> [What this task involves]: Only the count is needed. Count the lines below with the word "margin" in them.

"""

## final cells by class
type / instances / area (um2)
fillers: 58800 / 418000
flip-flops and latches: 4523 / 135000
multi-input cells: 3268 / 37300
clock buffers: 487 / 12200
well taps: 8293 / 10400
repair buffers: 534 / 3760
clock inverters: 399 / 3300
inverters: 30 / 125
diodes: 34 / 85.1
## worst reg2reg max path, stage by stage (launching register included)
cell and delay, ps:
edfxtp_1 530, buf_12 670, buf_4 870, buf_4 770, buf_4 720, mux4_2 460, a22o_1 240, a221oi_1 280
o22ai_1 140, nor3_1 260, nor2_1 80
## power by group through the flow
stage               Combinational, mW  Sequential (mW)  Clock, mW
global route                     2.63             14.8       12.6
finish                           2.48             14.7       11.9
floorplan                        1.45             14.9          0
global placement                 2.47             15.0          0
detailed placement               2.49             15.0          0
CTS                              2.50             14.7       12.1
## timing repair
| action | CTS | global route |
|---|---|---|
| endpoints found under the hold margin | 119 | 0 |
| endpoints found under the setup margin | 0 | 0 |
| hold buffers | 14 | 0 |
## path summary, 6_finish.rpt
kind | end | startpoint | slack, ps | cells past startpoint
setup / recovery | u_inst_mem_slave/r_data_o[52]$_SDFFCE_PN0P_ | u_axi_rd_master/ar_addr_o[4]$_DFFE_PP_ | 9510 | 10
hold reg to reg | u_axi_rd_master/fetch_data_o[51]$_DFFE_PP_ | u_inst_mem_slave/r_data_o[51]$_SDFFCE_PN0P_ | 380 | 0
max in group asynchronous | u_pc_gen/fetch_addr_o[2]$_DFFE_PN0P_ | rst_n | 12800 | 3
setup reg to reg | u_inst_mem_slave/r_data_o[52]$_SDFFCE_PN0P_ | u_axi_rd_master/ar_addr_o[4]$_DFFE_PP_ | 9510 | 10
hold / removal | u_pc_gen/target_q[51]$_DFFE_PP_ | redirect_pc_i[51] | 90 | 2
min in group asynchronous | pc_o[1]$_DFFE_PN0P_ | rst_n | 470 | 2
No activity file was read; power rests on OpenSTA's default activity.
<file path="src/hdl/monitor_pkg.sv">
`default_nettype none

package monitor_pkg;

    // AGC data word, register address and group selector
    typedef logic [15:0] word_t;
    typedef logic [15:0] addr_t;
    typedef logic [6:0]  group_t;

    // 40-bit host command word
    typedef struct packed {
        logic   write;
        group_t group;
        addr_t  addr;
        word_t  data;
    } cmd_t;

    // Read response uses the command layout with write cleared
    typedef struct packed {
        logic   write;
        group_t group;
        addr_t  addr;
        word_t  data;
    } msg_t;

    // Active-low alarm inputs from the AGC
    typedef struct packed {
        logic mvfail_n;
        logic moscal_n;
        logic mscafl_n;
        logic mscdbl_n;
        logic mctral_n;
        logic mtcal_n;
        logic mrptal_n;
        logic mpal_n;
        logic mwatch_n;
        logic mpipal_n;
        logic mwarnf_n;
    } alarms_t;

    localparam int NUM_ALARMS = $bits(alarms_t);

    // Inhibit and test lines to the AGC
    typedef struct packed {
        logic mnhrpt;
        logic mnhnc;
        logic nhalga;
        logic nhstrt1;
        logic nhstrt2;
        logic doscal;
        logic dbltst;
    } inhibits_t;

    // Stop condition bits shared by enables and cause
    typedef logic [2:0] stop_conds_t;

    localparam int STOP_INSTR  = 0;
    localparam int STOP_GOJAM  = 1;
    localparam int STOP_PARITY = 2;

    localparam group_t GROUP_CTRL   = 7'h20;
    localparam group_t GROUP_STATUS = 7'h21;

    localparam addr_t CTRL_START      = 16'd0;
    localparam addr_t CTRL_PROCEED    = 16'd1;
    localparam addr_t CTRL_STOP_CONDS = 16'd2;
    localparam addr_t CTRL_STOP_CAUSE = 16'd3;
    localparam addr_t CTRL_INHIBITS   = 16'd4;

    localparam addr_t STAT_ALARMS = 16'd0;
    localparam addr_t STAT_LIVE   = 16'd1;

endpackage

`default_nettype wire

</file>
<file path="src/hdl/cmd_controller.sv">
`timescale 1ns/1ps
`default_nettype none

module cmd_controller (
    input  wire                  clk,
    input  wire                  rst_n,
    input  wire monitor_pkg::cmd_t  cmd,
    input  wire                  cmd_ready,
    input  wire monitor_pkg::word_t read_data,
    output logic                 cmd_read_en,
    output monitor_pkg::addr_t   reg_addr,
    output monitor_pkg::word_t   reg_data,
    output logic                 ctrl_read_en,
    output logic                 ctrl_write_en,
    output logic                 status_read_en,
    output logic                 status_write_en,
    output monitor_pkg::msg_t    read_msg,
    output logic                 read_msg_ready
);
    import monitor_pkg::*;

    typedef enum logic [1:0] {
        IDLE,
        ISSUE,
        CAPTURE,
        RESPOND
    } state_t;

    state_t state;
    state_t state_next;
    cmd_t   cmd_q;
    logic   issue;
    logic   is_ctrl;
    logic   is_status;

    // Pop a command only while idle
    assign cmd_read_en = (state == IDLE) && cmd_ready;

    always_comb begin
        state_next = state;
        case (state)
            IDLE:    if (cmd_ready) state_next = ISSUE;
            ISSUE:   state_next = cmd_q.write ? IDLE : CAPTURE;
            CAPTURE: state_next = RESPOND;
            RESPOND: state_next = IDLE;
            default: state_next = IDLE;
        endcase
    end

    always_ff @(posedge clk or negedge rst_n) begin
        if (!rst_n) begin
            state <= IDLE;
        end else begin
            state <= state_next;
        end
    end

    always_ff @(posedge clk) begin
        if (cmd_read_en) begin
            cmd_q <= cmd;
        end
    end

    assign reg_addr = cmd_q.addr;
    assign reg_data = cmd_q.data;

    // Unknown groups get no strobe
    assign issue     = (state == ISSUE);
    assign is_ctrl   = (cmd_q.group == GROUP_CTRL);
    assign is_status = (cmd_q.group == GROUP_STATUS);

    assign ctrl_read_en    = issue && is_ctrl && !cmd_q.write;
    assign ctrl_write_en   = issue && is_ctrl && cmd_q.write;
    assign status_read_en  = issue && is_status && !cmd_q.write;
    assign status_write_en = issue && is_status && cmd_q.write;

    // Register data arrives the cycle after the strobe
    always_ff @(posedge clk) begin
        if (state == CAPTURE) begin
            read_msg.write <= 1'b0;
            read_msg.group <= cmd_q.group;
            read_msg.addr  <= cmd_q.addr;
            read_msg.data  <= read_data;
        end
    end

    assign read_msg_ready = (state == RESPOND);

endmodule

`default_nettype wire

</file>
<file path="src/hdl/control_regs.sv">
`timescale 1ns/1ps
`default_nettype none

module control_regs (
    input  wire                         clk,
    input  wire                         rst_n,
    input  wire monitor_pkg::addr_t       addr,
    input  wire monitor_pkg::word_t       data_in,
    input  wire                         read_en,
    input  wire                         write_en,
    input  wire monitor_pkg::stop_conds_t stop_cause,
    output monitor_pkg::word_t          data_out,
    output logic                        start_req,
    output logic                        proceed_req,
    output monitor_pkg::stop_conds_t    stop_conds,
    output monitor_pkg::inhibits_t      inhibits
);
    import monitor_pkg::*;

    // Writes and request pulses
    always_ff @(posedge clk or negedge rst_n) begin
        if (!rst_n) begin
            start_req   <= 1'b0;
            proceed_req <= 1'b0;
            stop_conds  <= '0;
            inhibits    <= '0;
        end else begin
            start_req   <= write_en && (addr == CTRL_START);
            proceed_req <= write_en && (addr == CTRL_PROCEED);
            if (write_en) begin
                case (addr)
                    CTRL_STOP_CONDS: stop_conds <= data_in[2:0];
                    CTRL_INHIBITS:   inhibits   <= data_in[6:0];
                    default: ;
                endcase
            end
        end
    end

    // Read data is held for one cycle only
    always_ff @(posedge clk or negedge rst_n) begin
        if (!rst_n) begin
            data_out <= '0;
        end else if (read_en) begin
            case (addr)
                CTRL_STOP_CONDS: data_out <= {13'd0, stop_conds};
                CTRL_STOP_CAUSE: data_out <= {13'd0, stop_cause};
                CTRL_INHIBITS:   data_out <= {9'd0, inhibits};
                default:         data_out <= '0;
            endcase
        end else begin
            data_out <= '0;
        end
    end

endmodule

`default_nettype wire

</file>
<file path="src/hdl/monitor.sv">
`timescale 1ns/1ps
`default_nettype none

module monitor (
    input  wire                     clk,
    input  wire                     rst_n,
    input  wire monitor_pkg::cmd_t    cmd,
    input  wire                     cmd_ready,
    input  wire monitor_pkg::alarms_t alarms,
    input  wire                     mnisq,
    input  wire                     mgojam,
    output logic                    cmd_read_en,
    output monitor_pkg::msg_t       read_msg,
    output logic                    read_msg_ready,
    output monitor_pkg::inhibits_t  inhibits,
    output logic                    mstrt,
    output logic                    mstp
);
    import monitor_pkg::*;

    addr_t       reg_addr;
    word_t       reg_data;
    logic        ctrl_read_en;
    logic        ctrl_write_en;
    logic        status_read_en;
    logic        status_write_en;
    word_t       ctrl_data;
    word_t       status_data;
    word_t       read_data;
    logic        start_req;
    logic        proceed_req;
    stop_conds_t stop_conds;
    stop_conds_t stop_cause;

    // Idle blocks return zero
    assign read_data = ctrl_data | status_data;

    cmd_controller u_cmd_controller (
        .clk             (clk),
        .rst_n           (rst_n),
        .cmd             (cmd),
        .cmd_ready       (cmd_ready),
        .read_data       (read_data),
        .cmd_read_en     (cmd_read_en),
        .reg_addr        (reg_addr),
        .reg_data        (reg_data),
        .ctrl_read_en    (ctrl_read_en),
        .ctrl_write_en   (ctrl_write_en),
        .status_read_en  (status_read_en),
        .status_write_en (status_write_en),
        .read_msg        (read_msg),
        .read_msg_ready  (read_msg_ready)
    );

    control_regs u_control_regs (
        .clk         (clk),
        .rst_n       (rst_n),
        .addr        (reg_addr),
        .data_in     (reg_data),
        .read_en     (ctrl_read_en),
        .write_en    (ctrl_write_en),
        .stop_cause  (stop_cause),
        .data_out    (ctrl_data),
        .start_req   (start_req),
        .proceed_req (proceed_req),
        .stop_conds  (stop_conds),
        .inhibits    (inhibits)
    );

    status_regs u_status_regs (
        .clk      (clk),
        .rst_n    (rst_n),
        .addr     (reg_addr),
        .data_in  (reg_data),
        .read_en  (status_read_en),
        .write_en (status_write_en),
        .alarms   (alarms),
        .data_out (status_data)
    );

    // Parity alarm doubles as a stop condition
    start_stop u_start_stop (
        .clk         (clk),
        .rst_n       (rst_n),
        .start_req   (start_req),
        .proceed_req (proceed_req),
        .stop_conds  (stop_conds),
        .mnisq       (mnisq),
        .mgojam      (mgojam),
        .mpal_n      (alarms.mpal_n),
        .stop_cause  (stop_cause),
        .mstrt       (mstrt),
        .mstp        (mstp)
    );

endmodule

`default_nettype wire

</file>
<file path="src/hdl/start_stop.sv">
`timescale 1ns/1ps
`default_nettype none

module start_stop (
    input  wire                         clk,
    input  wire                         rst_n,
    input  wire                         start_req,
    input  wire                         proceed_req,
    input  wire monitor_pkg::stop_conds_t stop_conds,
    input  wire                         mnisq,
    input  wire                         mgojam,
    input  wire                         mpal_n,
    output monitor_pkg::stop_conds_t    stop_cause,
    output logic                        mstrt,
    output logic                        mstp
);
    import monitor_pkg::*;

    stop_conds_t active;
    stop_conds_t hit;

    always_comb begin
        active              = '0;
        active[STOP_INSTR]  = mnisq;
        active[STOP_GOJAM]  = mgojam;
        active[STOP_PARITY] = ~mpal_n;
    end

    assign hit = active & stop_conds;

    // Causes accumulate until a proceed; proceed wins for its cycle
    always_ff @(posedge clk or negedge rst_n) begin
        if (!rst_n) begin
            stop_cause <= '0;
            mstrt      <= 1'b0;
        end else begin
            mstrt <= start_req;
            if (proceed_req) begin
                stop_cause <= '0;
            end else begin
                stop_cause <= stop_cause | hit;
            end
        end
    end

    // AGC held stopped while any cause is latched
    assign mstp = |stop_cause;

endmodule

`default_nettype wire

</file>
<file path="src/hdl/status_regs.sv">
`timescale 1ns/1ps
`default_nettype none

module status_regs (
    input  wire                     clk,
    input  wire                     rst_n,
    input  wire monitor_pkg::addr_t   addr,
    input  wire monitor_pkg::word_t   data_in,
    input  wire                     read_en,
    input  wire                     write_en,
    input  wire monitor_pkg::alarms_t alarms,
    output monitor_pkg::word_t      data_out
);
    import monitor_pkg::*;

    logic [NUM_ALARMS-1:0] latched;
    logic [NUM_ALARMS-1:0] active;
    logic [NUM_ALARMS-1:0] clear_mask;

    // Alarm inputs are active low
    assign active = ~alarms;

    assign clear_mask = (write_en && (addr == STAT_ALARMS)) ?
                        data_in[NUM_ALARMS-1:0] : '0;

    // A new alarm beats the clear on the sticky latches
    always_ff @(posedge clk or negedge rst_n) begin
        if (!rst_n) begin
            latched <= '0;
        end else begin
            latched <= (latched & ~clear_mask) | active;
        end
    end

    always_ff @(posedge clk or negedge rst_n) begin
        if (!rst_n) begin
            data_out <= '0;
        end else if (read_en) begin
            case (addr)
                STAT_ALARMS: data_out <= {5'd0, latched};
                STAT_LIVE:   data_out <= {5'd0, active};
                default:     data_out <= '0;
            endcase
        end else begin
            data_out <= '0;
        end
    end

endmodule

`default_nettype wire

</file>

"""
"""

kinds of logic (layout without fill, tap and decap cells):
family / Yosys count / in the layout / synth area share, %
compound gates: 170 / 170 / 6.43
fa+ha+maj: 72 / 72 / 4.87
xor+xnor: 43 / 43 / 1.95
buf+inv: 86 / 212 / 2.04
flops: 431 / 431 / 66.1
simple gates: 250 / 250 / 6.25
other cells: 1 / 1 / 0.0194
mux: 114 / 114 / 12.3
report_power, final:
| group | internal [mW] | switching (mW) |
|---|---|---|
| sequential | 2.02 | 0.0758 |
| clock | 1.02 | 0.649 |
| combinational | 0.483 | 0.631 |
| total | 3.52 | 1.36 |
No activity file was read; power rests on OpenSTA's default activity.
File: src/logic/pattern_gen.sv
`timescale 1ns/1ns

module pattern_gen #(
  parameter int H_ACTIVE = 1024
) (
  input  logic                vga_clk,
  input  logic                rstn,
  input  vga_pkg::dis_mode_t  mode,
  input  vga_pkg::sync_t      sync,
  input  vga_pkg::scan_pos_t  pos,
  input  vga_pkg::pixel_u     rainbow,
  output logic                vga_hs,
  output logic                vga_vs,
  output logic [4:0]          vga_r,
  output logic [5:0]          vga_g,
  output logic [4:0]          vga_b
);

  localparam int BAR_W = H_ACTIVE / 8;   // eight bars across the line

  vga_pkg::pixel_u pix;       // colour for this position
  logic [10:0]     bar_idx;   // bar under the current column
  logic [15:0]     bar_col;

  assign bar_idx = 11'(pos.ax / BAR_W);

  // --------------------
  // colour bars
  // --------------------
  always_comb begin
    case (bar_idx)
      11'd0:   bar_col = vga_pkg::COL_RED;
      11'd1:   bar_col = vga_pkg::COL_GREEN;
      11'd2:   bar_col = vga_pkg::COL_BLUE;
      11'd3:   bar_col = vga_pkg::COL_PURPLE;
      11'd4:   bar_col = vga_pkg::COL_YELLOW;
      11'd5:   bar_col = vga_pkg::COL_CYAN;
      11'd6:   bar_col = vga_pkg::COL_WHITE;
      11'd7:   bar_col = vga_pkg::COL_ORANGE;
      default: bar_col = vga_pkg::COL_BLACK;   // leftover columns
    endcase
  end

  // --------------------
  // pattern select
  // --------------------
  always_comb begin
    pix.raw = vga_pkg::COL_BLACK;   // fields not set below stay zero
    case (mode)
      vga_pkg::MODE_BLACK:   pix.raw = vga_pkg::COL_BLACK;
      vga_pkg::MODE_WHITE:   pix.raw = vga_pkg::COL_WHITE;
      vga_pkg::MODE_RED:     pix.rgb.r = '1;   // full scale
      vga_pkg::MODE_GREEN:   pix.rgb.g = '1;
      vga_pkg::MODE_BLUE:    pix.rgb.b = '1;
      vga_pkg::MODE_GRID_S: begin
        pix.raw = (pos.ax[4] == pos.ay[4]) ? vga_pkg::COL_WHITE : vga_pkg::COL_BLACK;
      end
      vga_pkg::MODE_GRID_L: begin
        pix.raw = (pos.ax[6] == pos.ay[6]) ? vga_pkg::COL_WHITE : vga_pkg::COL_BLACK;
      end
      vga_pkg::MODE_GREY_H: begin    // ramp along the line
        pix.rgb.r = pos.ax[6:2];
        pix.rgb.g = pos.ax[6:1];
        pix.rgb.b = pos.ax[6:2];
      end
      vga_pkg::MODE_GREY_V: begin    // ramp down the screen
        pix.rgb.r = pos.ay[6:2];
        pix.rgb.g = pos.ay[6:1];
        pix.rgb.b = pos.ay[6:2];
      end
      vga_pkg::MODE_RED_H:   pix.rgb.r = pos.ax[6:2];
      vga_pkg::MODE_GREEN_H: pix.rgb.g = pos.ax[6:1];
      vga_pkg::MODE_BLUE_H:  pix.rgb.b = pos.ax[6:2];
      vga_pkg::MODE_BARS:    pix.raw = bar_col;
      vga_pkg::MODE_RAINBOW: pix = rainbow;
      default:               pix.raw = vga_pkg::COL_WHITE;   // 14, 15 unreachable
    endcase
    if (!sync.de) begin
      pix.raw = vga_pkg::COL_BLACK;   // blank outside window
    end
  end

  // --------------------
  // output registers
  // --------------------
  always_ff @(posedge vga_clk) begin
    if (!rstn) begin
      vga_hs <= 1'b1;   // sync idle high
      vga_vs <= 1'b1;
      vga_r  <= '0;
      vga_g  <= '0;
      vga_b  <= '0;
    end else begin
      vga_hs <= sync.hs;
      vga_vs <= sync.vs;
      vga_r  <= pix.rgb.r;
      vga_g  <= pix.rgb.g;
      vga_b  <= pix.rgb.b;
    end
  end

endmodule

"""

> [Your response]: 2